Он достает из кармана складной нож с костяной ручкой, большим пальцем касается кнопки сбоку, выскакивает блестящее лезвие; я слежу за его руками. Ага, вот!.. Я отдергиваю голову; нож вонзается в потолочную балку. Дани: «Удачный бросок!» «Уж куда удачней. Не отклонись я, он бы у меня в горле торчал». «Не будешь зевать», – сухо замечает он.

Кулаком он тоже действует неплохо. Как-то мы встретились с ним в одном ресторане; он уже полчаса играет в гляделки с какой-то сонной, с рыбьим ртом женщиной. Один из мужчин, пивших пиво с ней рядом, в конце концов поворачивается к нему: тебе что, смотреть больше некуда? Дани отрицательно трясет головой. Потом подзывает официанта: «Этого господина видите? Так вот: запеките мне его целиком, да не забудьте ломтик лимона в рот сунуть!» Я порываюсь уйти, но он уже толкает меня, чтобы я встал у стены рядом с ним; его вытянутый кулак смачно врезается в подвернувшуюся широкую челюсть. «Знаешь, кто они такие?» Я не знаю, но догадываюсь. Его точные удары посылают нападающих кого в тарелку с ухой, кого в говяжий гуляш. Один надзиратель в тюрьме постоянно шпынял его за то, что одеяло на его нарах лежало не совсем гладко; однажды, когда принесли обед, Дани выплеснул ему в физиономию тарелку тык венной баланды.

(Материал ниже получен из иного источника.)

File: src/neuron_consts.svh
`ifndef NEURON_CONSTS_SVH
`define NEURON_CONSTS_SVH

// Fixed-point format of v and u, Q8 millivolts
`define NEURON_FRAC 8

// Euler step of 1/16 ms as a right shift
`define IZH_DT_SHIFT 4

// Recovery time scale a = 1/64
`define IZH_A_SHIFT 6
// Recovery sensitivity b = 1/4
`define IZH_B_SHIFT 2

// Reset potential and recovery kick, Q8
`define IZH_C (-18'sd16640)
`define IZH_D (18'sd2048)
// Spike cutoff at +30 mV
`define IZH_VPEAK (18'sd7680)

// Start at rest
`define IZH_V_INIT `IZH_C
`define IZH_U_INIT (-18'sd3328)

// Noise LFSR start state, must be nonzero
`define NOISE_SEED 32'h1D87_2B41

`endif

File: src/neuron_pkg.sv
package neuron_pkg;

    //////////////////////////////////////////////////////////////////////
    // IEEE-754 single precision word
    //////////////////////////////////////////////////////////////////////

    // Field view of a float
    typedef struct packed {
        logic        sign;
        logic [7:0]  exp;
        logic [22:0] mant;
    } float_fields_t;

    // Same 32 bits, seen raw or decoded
    typedef union packed {
        logic [31:0]   bits;
        float_fields_t f;
    } float_word_t;

    //////////////////////////////////////////////////////////////////////
    // Motoneuron state and spike output
    //////////////////////////////////////////////////////////////////////

    // Membrane potential and recovery, both Q8 mV
    typedef struct packed {
        logic signed [17:0] v_mem;
        logic signed [17:0] u_rec;
    } neuron_state_t;

    // One-cycle spike pulse plus running spike id
    typedef struct packed {
        logic        spike;
        logic [15:0] spkid;
    } spike_out_t;

endpackage

File: src/current_mixer.sv
`timescale 1ns/1ps

module current_mixer (
    input  logic                    neuron_clk,
    input  logic                    reset_sim,
    input  neuron_pkg::float_word_t f_scaled,
    input  neuron_pkg::float_word_t f_noise,
    output logic signed [31:0]      i_current
);
    import neuron_pkg::*;

    //////////////////////////////////////////////////////////////////////
    // Noisy rate, float domain
    //////////////////////////////////////////////////////////////////////

    float_word_t mix_prod;

    // Rate times noise factor in [1,2)
    float_mult u_mult (
        .x       (f_scaled),
        .y       (f_noise),
        .product (mix_prod)
    );

    //////////////////////////////////////////////////////////////////////
    // Integer synaptic current
    //////////////////////////////////////////////////////////////////////

    logic signed [31:0] cur_floor;

    float_floor u_floor (
        .f_in  (mix_prod),
        .i_out (cur_floor)
    );

    // Second pipeline stage
    always_ff @(posedge neuron_clk or posedge reset_sim) begin
        if (reset_sim) begin
            i_current <= 32'sd0;
        end else begin
            i_current <= cur_floor;
        end
    end

endmodule

File: src/float_floor.sv
`timescale 1ns/1ps

module float_floor (
    input  neuron_pkg::float_word_t f_in,
    output logic signed [31:0]      i_out
);
    import neuron_pkg::*;

    float_fields_t fin;
    // Significand with hidden one
    logic [23:0]   sig;
    // Unbiased exponent, 0..30 in the normal range
    logic [4:0]    shamt;
    // Integer part in [54:23], fraction in [22:0]
    logic [54:0]   shifted;
    logic [31:0]   mag;
    logic          frac_nz;

    always_comb begin
        fin     = f_in.f;
        sig     = {1'b1, fin.mant};
        shamt   = 5'(fin.exp - 8'd127);
        shifted = {31'd0, sig} << shamt;
        mag     = shifted[54:23];
        frac_nz = |shifted[22:0];

        if (fin.exp == 8'd0) begin
            // Exponent zero reads as zero
            i_out = 32'sd0;
        end else if (fin.exp < 8'd127) begin
            // Magnitude below one
            i_out = fin.sign ? -32'sd1 : 32'sd0;
        end else if (fin.exp >= 8'd158) begin
            // 2^31 and up clips to the int32 limits
            i_out = fin.sign ? 32'sh8000_0000 : 32'sh7FFF_FFFF;
        end else if (fin.sign) begin
            // Negative with fraction rounds one further down
            i_out = -$signed(mag) - $signed({31'd0, frac_nz});
        end else begin
            i_out = $signed(mag);
        end
    end

endmodule

File: src/float_mult.sv
`timescale 1ns/1ps

module float_mult (
    input  neuron_pkg::float_word_t x,
    input  neuron_pkg::float_word_t y,
    output neuron_pkg::float_word_t product
);
    import neuron_pkg::*;

    // Significands with hidden one restored
    logic [23:0] sig_x;
    logic [23:0] sig_y;
    // Full 48-bit significand product
    logic [47:0] sig_prod;
    // Product in [2,4) needs one bit of normalisation
    logic        norm;
    logic [22:0] mant_res;
    // Biased exponent sum, wide enough for 255 + 255 + 1
    logic [9:0]  exp_sum;
    float_word_t res;

    always_comb begin
        sig_x    = {1'b1, x.f.mant};
        sig_y    = {1'b1, y.f.mant};
        sig_prod = sig_x * sig_y;
        norm     = sig_prod[47];

        // Drop the leading one, truncate the rest
        if (norm) begin
            mant_res = sig_prod[46:24];
        end else begin
            mant_res = sig_prod[45:23];
        end

        exp_sum = {2'b00, x.f.exp} + {2'b00, y.f.exp} + {9'd0, norm};

        res.bits = 32'd0;
        if (x.f.exp == 8'd0 || y.f.exp == 8'd0) begin
            // Zero operand
            res.bits = 32'd0;
        end else if (exp_sum <= 10'd127) begin
            // Underflow flushes to zero
            res.bits = 32'd0;
        end else begin
            res.f.sign = x.f.sign ^ y.f.sign;
            // Remove one bias; overflow simply wraps
            res.f.exp  = 8'(exp_sum - 10'd127);
            res.f.mant = mant_res;
        end
    end

    assign product = res;

endmodule

File: src/izneuron.sv
`timescale 1ns/1ps
`include "neuron_consts.svh"

module izneuron (
    input  logic                      neuron_clk,
    input  logic                      reset_sim,
    input  logic signed [31:0]        i_current,
    output neuron_pkg::spike_out_t    spike_info,
    output neuron_pkg::neuron_state_t state_out
);
    import neuron_pkg::*;

    // 140 mV/ms offset in Q8
    localparam logic signed [47:0] DV_CONST = 48'sd140 <<< `NEURON_FRAC;
    // Input current limit
    localparam logic signed [31:0] I_LIMIT  = 32'sd1000;
    // 18-bit signed range for v
    localparam logic signed [47:0] V_MAX    = 48'sd131071;
    localparam logic signed [47:0] V_MIN    = -48'sd131072;

    neuron_state_t state_q;
    neuron_state_t state_next;
    spike_out_t    spike_q;

    // Wide working copies
    logic signed [47:0] v_w;
    logic signed [47:0] u_w;
    logic signed [47:0] q_w;
    logic signed [47:0] quad_w;
    logic signed [31:0] i_clamp;
    logic signed [47:0] dv_w;
    logic signed [47:0] du_w;
    logic signed [47:0] v_new;
    logic signed [47:0] u_new;
    logic signed [17:0] v_sat;
    logic               fire;

    always_comb begin
        v_w = 48'(state_q.v_mem);
        u_w = 48'(state_q.u_rec);

        // 0.04 v^2 as v^2/32 + v^2/128, back to Q8
        q_w    = (v_w * v_w) >>> `NEURON_FRAC;
        quad_w = (q_w >>> 5) + (q_w >>> 7);

        // Clamp drive to +/-1000
        if (i_current > I_LIMIT) begin
            i_clamp = I_LIMIT;
        end else if (i_current < -I_LIMIT) begin
            i_clamp = -I_LIMIT;
        end else begin
            i_clamp = i_current;
        end

        dv_w = quad_w + (48'sd5 * v_w) + DV_CONST - u_w
             + (48'(i_clamp) <<< `NEURON_FRAC);
        // a (b v - u)
        du_w = ((v_w >>> `IZH_B_SHIFT) - u_w) >>> `IZH_A_SHIFT;

        // Forward Euler, dt = 1/16 ms
        v_new = v_w + (dv_w >>> `IZH_DT_SHIFT);
        u_new = u_w + (du_w >>> `IZH_DT_SHIFT);

        // Keep v inside 18 bits
        if (v_new > V_MAX) begin
            v_sat = 18'sh1FFFF;
        end else if (v_new < V_MIN) begin
            v_sat = 18'sh20000;
        end else begin
            v_sat = v_new[17:0];
        end

        fire = (v_sat >= `IZH_VPEAK);

        // After-spike reset of v, kick to u
        if (fire) begin
            state_next.v_mem = `IZH_C;
            state_next.u_rec = u_new[17:0] + `IZH_D;
        end else begin
            state_next.v_mem = v_sat;
            state_next.u_rec = u_new[17:0];
        end
    end

    always_ff @(posedge neuron_clk or posedge reset_sim) begin
        if (reset_sim) begin
            state_q.v_mem <= `IZH_V_INIT;
            state_q.u_rec <= `IZH_U_INIT;
            spike_q.spike <= 1'b0;
            spike_q.spkid <= 16'd0;
        end else begin
            state_q       <= state_next;
            spike_q.spike <= fire;
            // Id wraps at 16 bits
            if (fire) begin
                spike_q.spkid <= spike_q.spkid + 16'd1;
            end
        end
    end

    assign state_out  = state_q;
    assign spike_info = spike_q;

endmodule

File: src/lfsr_noise.sv
`timescale 1ns/1ps
`include "neuron_consts.svh"

module lfsr_noise (
    input  logic                    neuron_clk,
    input  logic                    reset_sim,
    output neuron_pkg::float_word_t f_noise
);
    import neuron_pkg::*;

    // LFSR start word
    localparam logic [31:0] SEED_WORD = `NOISE_SEED;

    logic [31:0] lfsr_q;
    logic [31:0] lfsr_next;
    logic        feedback;
    float_word_t noise_next;
    float_word_t noise_q;

    // Taps 32, 22, 2, 1 into bit 0
    assign feedback  = lfsr_q[31] ^ lfsr_q[21] ^ lfsr_q[1] ^ lfsr_q[0];
    assign lfsr_next = {lfsr_q[30:0], feedback};

    // Sign 0, exponent 127, low 20 mantissa bits random
    assign noise_next.bits = {12'h3F8, lfsr_next[19:0]};

    always_ff @(posedge neuron_clk or posedge reset_sim) begin
        if (reset_sim) begin
            lfsr_q       <= SEED_WORD;
            noise_q.bits <= {12'h3F8, SEED_WORD[19:0]};
        end else begin
            lfsr_q  <= lfsr_next;
            noise_q <= noise_next;
        end
    end

    assign f_noise = noise_q;

endmodule

File: src/neuron_pool.sv
`timescale 1ns/1ps

module neuron_pool (
    input  logic                      neuron_clk,
    input  logic                      reset_sim,
    input  neuron_pkg::float_word_t   f_rawfr_ia,
    input  neuron_pkg::float_word_t   f_pps_coef_ia,
    output neuron_pkg::spike_out_t    spike_info,
    output logic signed [31:0]        i_current,
    output neuron_pkg::neuron_state_t state_out,
    output neuron_pkg::float_word_t   f_noise
);
    import neuron_pkg::*;

    //////////////////////////////////////////////////////////////////////
    // Ia afferent side
    //////////////////////////////////////////////////////////////////////

    // Scaled Ia rate, one edge after the inputs
    float_word_t f_scaled;

    // Random gain in [1,2), also brought out for debug
    lfsr_noise u_noise (
        .neuron_clk (neuron_clk),
        .reset_sim  (reset_sim),
        .f_noise    (f_noise)
    );

    pps_scaler u_pps (
        .neuron_clk    (neuron_clk),
        .reset_sim     (reset_sim),
        .f_rawfr_ia    (f_rawfr_ia),
        .f_pps_coef_ia (f_pps_coef_ia),
        .f_scaled      (f_scaled)
    );

    // Integer current, two edges after the inputs
    current_mixer u_mixer (
        .neuron_clk (neuron_clk),
        .reset_sim  (reset_sim),
        .f_scaled   (f_scaled),
        .f_noise    (f_noise),
        .i_current  (i_current)
    );

    //////////////////////////////////////////////////////////////////////
    // Motoneuron
    //////////////////////////////////////////////////////////////////////

    izneuron u_mn (
        .neuron_clk (neuron_clk),
        .reset_sim  (reset_sim),
        .i_current  (i_current),
        .spike_info (spike_info),
        .state_out  (state_out)
    );

endmodule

Его избили так, что лицо у него распухло, он две недели провел в карцере, в темноте, сидя на досках, брошенных на пол; кормили его через день, давая полпорции. «Терпеть не могу тыквенную баланду, – ухмылялся он, когда, шатаясь от слабости, вернулся в нашу камеру. – Видел, как она у него по морде текла?»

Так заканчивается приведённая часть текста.